» PROBLEM
Single out the lines of the material that contain "buffers" and copy them.
.....
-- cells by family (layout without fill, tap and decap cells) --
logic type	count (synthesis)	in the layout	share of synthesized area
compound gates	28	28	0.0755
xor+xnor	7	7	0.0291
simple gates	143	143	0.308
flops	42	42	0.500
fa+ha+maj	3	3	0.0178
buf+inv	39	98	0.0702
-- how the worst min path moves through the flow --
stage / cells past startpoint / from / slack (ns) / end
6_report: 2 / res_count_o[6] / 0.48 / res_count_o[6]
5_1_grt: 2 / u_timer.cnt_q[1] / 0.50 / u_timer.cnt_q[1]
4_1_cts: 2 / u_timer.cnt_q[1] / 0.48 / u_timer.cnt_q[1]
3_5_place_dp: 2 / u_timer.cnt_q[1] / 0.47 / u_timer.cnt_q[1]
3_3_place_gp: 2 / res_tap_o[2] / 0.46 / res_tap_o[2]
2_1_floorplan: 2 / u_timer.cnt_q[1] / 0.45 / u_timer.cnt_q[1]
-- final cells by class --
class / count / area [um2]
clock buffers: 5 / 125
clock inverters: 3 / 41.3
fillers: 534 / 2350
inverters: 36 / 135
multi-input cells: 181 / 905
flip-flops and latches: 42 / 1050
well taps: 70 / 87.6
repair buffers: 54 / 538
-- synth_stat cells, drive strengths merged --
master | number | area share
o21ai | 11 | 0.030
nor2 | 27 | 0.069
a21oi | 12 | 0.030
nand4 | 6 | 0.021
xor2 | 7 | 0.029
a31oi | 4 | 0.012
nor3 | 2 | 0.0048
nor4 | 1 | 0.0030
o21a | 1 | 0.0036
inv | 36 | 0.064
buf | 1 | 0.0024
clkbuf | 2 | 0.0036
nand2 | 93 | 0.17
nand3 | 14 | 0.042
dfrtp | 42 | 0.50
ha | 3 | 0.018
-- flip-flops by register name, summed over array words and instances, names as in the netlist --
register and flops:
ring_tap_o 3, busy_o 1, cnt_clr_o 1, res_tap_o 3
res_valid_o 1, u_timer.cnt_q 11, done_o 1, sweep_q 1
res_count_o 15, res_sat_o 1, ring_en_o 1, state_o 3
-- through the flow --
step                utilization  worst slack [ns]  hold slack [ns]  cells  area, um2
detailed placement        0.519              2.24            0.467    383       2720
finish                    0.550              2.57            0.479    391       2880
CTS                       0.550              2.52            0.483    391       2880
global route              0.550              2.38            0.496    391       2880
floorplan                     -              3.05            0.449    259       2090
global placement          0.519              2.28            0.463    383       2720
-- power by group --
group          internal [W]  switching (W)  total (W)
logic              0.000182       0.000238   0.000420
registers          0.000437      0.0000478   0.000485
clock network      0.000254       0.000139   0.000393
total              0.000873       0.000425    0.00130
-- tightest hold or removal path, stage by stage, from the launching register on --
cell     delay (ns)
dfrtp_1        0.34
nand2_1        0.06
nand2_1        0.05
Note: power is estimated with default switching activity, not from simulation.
## src/rtl/div_arbiter.sv

```systemverilog
// rtl/div_arbiter.sv - round-robin front end sharing one sequential divider among four clients
module div_arbiter #(
    parameter int nBit = 16,
    parameter int TMO  = 64
) (
    input  logic              clk,
    input  logic              reset,
    input  logic [3:0]        req,
    input  logic [4*nBit-1:0] A_in,
    input  logic [4*nBit-1:0] B_in,
    output logic [3:0]        gnt,
    output logic [3:0]        resp_valid,
    output logic [nBit-1:0]   R_out,
    output logic [nBit-1:0]   Q_out,
    output logic              dbz,
    output logic              err,
    output logic              busy,
    output logic [nBit-1:0]   div_A,
    output logic [nBit-1:0]   div_B,
    output logic              div_start,
    input  logic              div_done,
    input  logic [nBit-1:0]   div_R,
    input  logic [nBit-1:0]   div_Q
);

    typedef enum logic [1:0] {IDLE, LAUNCH, WAIT, RESP} state_t;

    state_t          state_q, state_d;
    logic [1:0]      last_q, last_d;
    logic [1:0]      owner_q, owner_d;
    logic [nBit-1:0] a_q, a_d, b_q, b_d;
    logic [nBit-1:0] r_q, r_d, q_q, q_d;
    logic            dbz_q, dbz_d, err_q, err_d;
    logic [7:0]      cnt_q, cnt_d;

    logic [1:0]      start, pos, win;
    logic [7:0]      rot;
    logic            any_req, tmo_hit;
    logic [nBit-1:0] a_win, b_win;

    // Rotate the request vector so the search always begins just after the last owner.
    assign start   = last_q + 2'd1;
    assign rot     = {req, req} >> start;
    assign any_req = |req;
    assign win     = start + pos;
    assign tmo_hit = ({1'b0, cnt_q} + 9'd2) >= 9'(TMO);

    always_comb begin
        pos = 2'd3;
        if (rot[0])      pos = 2'd0;
        else if (rot[1]) pos = 2'd1;
        else if (rot[2]) pos = 2'd2;
    end

    always_comb begin
        a_win = '0;
        b_win = '0;
        for (int i = 0; i < 4; i++) begin
            if (win == 2'(i)) begin
                a_win = A_in[i*nBit +: nBit];
                b_win = B_in[i*nBit +: nBit];
            end
        end
    end

    always_comb begin
        state_d    = state_q;
        last_d     = last_q;
        owner_d    = owner_q;
        a_d        = a_q;
        b_d        = b_q;
        r_d        = r_q;
        q_d        = q_q;
        dbz_d      = dbz_q;
        err_d      = err_q;
        cnt_d      = cnt_q;
        gnt        = 4'b0000;
        resp_valid = 4'b0000;
        case (state_q)
            IDLE: begin
                if (any_req) begin
                    gnt     = 4'b0001 << win;
                    owner_d = win;
                    a_d     = a_win;
                    b_d     = b_win;
                    if (b_win == '0) begin
                        // Divide-by-zero answers straight away without touching the core.
                        r_d     = a_win;
                        q_d     = '1;
                        dbz_d   = 1'b1;
                        err_d   = 1'b0;
                        state_d = RESP;
                    end else begin
                        state_d = LAUNCH;
                    end
                end
            end
            LAUNCH: begin
                cnt_d   = 8'd0;
                state_d = WAIT;
            end
            WAIT: begin
                if (div_done) begin
                    r_d     = div_R;
                    q_d     = div_Q;
                    dbz_d   = 1'b0;
                    err_d   = 1'b0;
                    state_d = RESP;
                end else if (tmo_hit) begin
                    r_d     = '0;
                    q_d     = '0;
                    dbz_d   = 1'b0;
                    err_d   = 1'b1;
                    state_d = RESP;
                end else begin
                    cnt_d = cnt_q + 8'd1;
                end
            end
            RESP: begin
                resp_valid = 4'b0001 << owner_q;
                last_d     = owner_q;
                state_d    = IDLE;
            end
            default: state_d = IDLE;
        endcase
    end

    always_ff @(posedge clk) begin
        if (!reset) begin
            state_q <= IDLE;
            last_q  <= 2'd3;
            owner_q <= 2'd0;
            a_q     <= '0;
            b_q     <= '0;
            r_q     <= '0;
            q_q     <= '0;
            dbz_q   <= 1'b0;
            err_q   <= 1'b0;
            cnt_q   <= 8'd0;
        end else begin
            state_q <= state_d;
            last_q  <= last_d;
            owner_q <= owner_d;
            a_q     <= a_d;
            b_q     <= b_d;
            r_q     <= r_d;
            q_q     <= q_d;
            dbz_q   <= dbz_d;
            err_q   <= err_d;
            cnt_q   <= cnt_d;
        end
    end

    assign busy      = (state_q != IDLE);
    assign div_start = (state_q == LAUNCH);
    assign div_A     = a_q;
    assign div_B     = b_q;
    assign R_out     = r_q;
    assign Q_out     = q_q;
    assign dbz       = dbz_q;
    assign err       = err_q;

endmodule

```
==> src/rtl/moving_obstacle_pkg.sv <==
// obstacle_pkg: shared FSM encoding, playfield size, axis codes and a coordinate clamp helper.
// Rev 1.0
`default_nettype none
package obstacle_pkg;
  typedef enum logic [1:0] {
    ST_IDLE = 2'd0,
    ST_RUN  = 2'd1,
    ST_HIT  = 2'd2
  } obs_state_t;

  localparam int SCREEN_W = 160;
  localparam int SCREEN_H = 120;
  localparam int AXIS_V   = 0;
  localparam int AXIS_H   = 1;

  function automatic logic [7:0] clamp_pos(input logic [7:0] v, input logic [7:0] lo,
                                           input logic [7:0] hi);
    if (v < lo) return lo;
    if (v > hi) return hi;
    return v;
  endfunction
endpackage
`default_nettype wire

==> src/rtl/moving_obstacle_if.sv <==
// moving_obstacle_if: control, head-position and draw-port bundle of the moving obstacle.
// Rev 1.0
`default_nettype none
interface moving_obstacle_if #(parameter int NHEADS = 2);
  logic                  enable;
  logic                  move;
  logic [7:0]            fixed_coord;
  logic [7:0]            start_pos;
  logic                  clear_hit;
  logic [3:0]            seg_idx;
  logic [NHEADS*8-1:0]   heads_x;
  logic [NHEADS*8-1:0]   heads_y;
  logic [7:0]            out_x;
  logic [6:0]            out_y;
  logic                  out_valid;
  logic                  dir;
  logic                  endgame;

  modport master (
    output enable, move, fixed_coord, start_pos, clear_hit, seg_idx, heads_x, heads_y,
    input  out_x, out_y, out_valid, dir, endgame
  );

  modport slave (
    input  enable, move, fixed_coord, start_pos, clear_hit, seg_idx, heads_x, heads_y,
    output out_x, out_y, out_valid, dir, endgame
  );
endinterface
`default_nettype wire

==> src/rtl/moving_obstacle_hit_check.sv <==
// obstacle_hit_check: combinational test of one snake head against the bar's cell span.
// Rev 1.0
`default_nettype none
module obstacle_hit_check
  import obstacle_pkg::*;
#(
  parameter int LEN  = 10,
  parameter int AXIS = 0
) (
  input  wire logic [7:0] i_fixed_coord,
  input  wire logic [7:0] i_pos,
  input  wire logic [7:0] i_head_x,
  input  wire logic [7:0] i_head_y,
  output logic            o_hit
);
  logic [7:0] w_fix;
  logic [7:0] w_trav;
  logic [8:0] w_last;

  always_comb begin
    w_fix  = i_head_x;
    w_trav = i_head_y;
    if (AXIS == AXIS_H) begin
      w_fix  = i_head_y;
      w_trav = i_head_x;
    end
  end

  // Nine bits so the span end never wraps near the top of the coordinate range
  assign w_last = {1'b0, i_pos} + 9'(LEN - 1);
  assign o_hit  = (w_fix == i_fixed_coord) && (w_trav >= i_pos) && ({1'b0, w_trav} <= w_last);
endmodule
`default_nettype wire

==> src/rtl/moving_obstacle.sv <==
// moving_obstacle: bouncing bar obstacle with move divider, multi-head collision and draw port.
// Rev 1.0 -- OBSTACLE_SPEEDUP_EN: divider shrinks by one on each reversal (floor 1).
`default_nettype none
module moving_obstacle
  import obstacle_pkg::*;
#(
  parameter int LEN      = 10,
  parameter int AXIS     = 0,
  parameter int MIN_POS  = 0,
  parameter int MAX_POS  = 119,
  parameter int MOVE_DIV = 1,
  parameter int NHEADS   = 2
) (
  input wire logic         clock,
  input wire logic         resetn,
  moving_obstacle_if.slave bus
);
  localparam logic [7:0] c_MIN   = 8'(MIN_POS);
  localparam logic [7:0] c_TOP   = 8'(MAX_POS - LEN + 1);
  localparam bit         c_FIXED = (LEN == MAX_POS - MIN_POS + 1);

  obs_state_t r_state, w_state_nxt;
  logic [7:0] r_pos, w_pos_nxt;
  logic       r_dir, w_dir_nxt;
  logic [3:0] r_div_cnt, w_div_nxt;
  logic       r_endgame, w_endgame_nxt;
  logic [3:0] w_div;
  logic       w_rev;
  logic [NHEADS-1:0] w_hits;
  logic [7:0] w_cell;

`ifdef OBSTACLE_SPEEDUP_EN
  logic [3:0] r_cur_div, w_cur_div_nxt;
  assign w_div = r_cur_div;
`else
  assign w_div = 4'(MOVE_DIV);
`endif

  for (genvar k = 0; k < NHEADS; k++) begin : g_heads
    obstacle_hit_check #(.LEN(LEN), .AXIS(AXIS)) u_hit (
      .i_fixed_coord (bus.fixed_coord),
      .i_pos         (r_pos),
      .i_head_x      (bus.heads_x[8*k +: 8]),
      .i_head_y      (bus.heads_y[8*k +: 8]),
      .o_hit         (w_hits[k])
    );
  end

  always_ff @(posedge clock) begin
    if (!resetn) r_state <= ST_IDLE;
    else         r_state <= w_state_nxt;
  end

  always_comb begin
    w_state_nxt   = r_state;
    w_pos_nxt     = r_pos;
    w_dir_nxt     = r_dir;
    w_div_nxt     = r_div_cnt;
    w_endgame_nxt = r_endgame;
    w_rev         = 1'b0;
    case (r_state)
      ST_IDLE: if (bus.enable) w_state_nxt = ST_RUN;
      ST_RUN: begin
        if (!bus.enable) begin
          w_state_nxt = ST_IDLE;
        end else if (|w_hits) begin
          w_state_nxt   = ST_HIT;
          w_endgame_nxt = 1'b1;
        end else if (bus.move) begin
          if (r_div_cnt >= w_div - 4'd1) begin
            w_div_nxt = 4'd0;
            if (!c_FIXED) begin
              // c_TOP is where the far cell sits on MAX_POS
              if (r_dir) begin
                if (r_pos == c_TOP) begin
                  w_dir_nxt = 1'b0;
                  w_pos_nxt = r_pos - 8'd1;
                  w_rev     = 1'b1;
                end else begin
                  w_pos_nxt = r_pos + 8'd1;
                end
              end else begin
                if (r_pos == c_MIN) begin
                  w_dir_nxt = 1'b1;
                  w_pos_nxt = r_pos + 8'd1;
                  w_rev     = 1'b1;
                end else begin
                  w_pos_nxt = r_pos - 8'd1;
                end
              end
            end
          end else begin
            w_div_nxt = r_div_cnt + 4'd1;
          end
        end
      end
      ST_HIT: begin
        if (bus.clear_hit) begin
          w_state_nxt   = ST_IDLE;
          w_endgame_nxt = 1'b0;
        end
      end
      default: w_state_nxt = ST_IDLE;
    endcase
  end

`ifdef OBSTACLE_SPEEDUP_EN
  always_comb begin
    w_cur_div_nxt = r_cur_div;
    if (w_rev) w_cur_div_nxt = (r_cur_div > 4'd1) ? r_cur_div - 4'd1 : 4'd1;
  end

  always_ff @(posedge clock) begin
    if (!resetn) r_cur_div <= 4'(MOVE_DIV);
    else         r_cur_div <= w_cur_div_nxt;
  end
`else
  logic w_rev_unused;
  assign w_rev_unused = w_rev;
`endif

  always_ff @(posedge clock) begin
    if (!resetn) begin
      r_pos     <= clamp_pos(bus.start_pos, c_MIN, c_TOP);
      r_dir     <= 1'b1;
      r_div_cnt <= 4'd0;
      r_endgame <= 1'b0;
    end else begin
      r_pos     <= w_pos_nxt;
      r_dir     <= w_dir_nxt;
      r_div_cnt <= w_div_nxt;
      r_endgame <= w_endgame_nxt;
    end
  end

  assign w_cell        = r_pos + {4'd0, bus.seg_idx};
  assign bus.out_valid = (bus.seg_idx < 4'(LEN));
  assign bus.out_x     = !bus.out_valid ? 8'd0 : (AXIS == AXIS_H) ? w_cell : bus.fixed_coord;
  assign bus.out_y     = !bus.out_valid ? 7'd0 :
                         (AXIS == AXIS_H) ? bus.fixed_coord[6:0] : w_cell[6:0];
  assign bus.dir       = r_dir;
  assign bus.endgame   = r_endgame;
endmodule
`default_nettype wire

==> src/flat_wrapper.sv <==
// flat-port wrapper written by rule: the top's interface ports become plain ports
module moving_obstacle_flat import obstacle_pkg::*;
#(
  parameter int LEN      = 10,
  parameter int AXIS     = 0,
  parameter int MIN_POS  = 0,
  parameter int MAX_POS  = 119,
  parameter int MOVE_DIV = 1,
  parameter int NHEADS   = 2
)
  (clock, resetn, bus_enable, bus_move, bus_fixed_coord, bus_start_pos, bus_clear_hit, bus_seg_idx, bus_heads_x, bus_heads_y, bus_out_x, bus_out_y, bus_out_valid, bus_dir, bus_endgame);
  moving_obstacle_if #(.NHEADS(NHEADS)) bus_i ();
  input wire logic clock;
  input wire logic resetn;
  input wire logic [$bits(bus_i.enable)-1:0] bus_enable;
  input wire logic [$bits(bus_i.move)-1:0] bus_move;
  input wire logic [$bits(bus_i.fixed_coord)-1:0] bus_fixed_coord;
  input wire logic [$bits(bus_i.start_pos)-1:0] bus_start_pos;
  input wire logic [$bits(bus_i.clear_hit)-1:0] bus_clear_hit;
  input wire logic [$bits(bus_i.seg_idx)-1:0] bus_seg_idx;
  input wire logic [$bits(bus_i.heads_x)-1:0] bus_heads_x;
  input wire logic [$bits(bus_i.heads_y)-1:0] bus_heads_y;
  output wire logic [$bits(bus_i.out_x)-1:0] bus_out_x;
  output wire logic [$bits(bus_i.out_y)-1:0] bus_out_y;
  output wire logic [$bits(bus_i.out_valid)-1:0] bus_out_valid;
  output wire logic [$bits(bus_i.dir)-1:0] bus_dir;
  output wire logic [$bits(bus_i.endgame)-1:0] bus_endgame;
  assign bus_i.enable = bus_enable;
  assign bus_i.move = bus_move;
  assign bus_i.fixed_coord = bus_fixed_coord;
  assign bus_i.start_pos = bus_start_pos;
  assign bus_i.clear_hit = bus_clear_hit;
  assign bus_i.seg_idx = bus_seg_idx;
  assign bus_i.heads_x = bus_heads_x;
  assign bus_i.heads_y = bus_heads_y;
  assign bus_out_x = bus_i.out_x;
  assign bus_out_y = bus_i.out_y;
  assign bus_out_valid = bus_i.out_valid;
  assign bus_dir = bus_i.dir;
  assign bus_endgame = bus_i.endgame;
  moving_obstacle #(.LEN(LEN), .AXIS(AXIS), .MIN_POS(MIN_POS), .MAX_POS(MAX_POS), .MOVE_DIV(MOVE_DIV), .NHEADS(NHEADS)) u_core (.clock(clock), .resetn(resetn), .bus(bus_i));
endmodule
.....
» TASK RESULT
clock buffers: 5 / 125
repair buffers: 54 / 538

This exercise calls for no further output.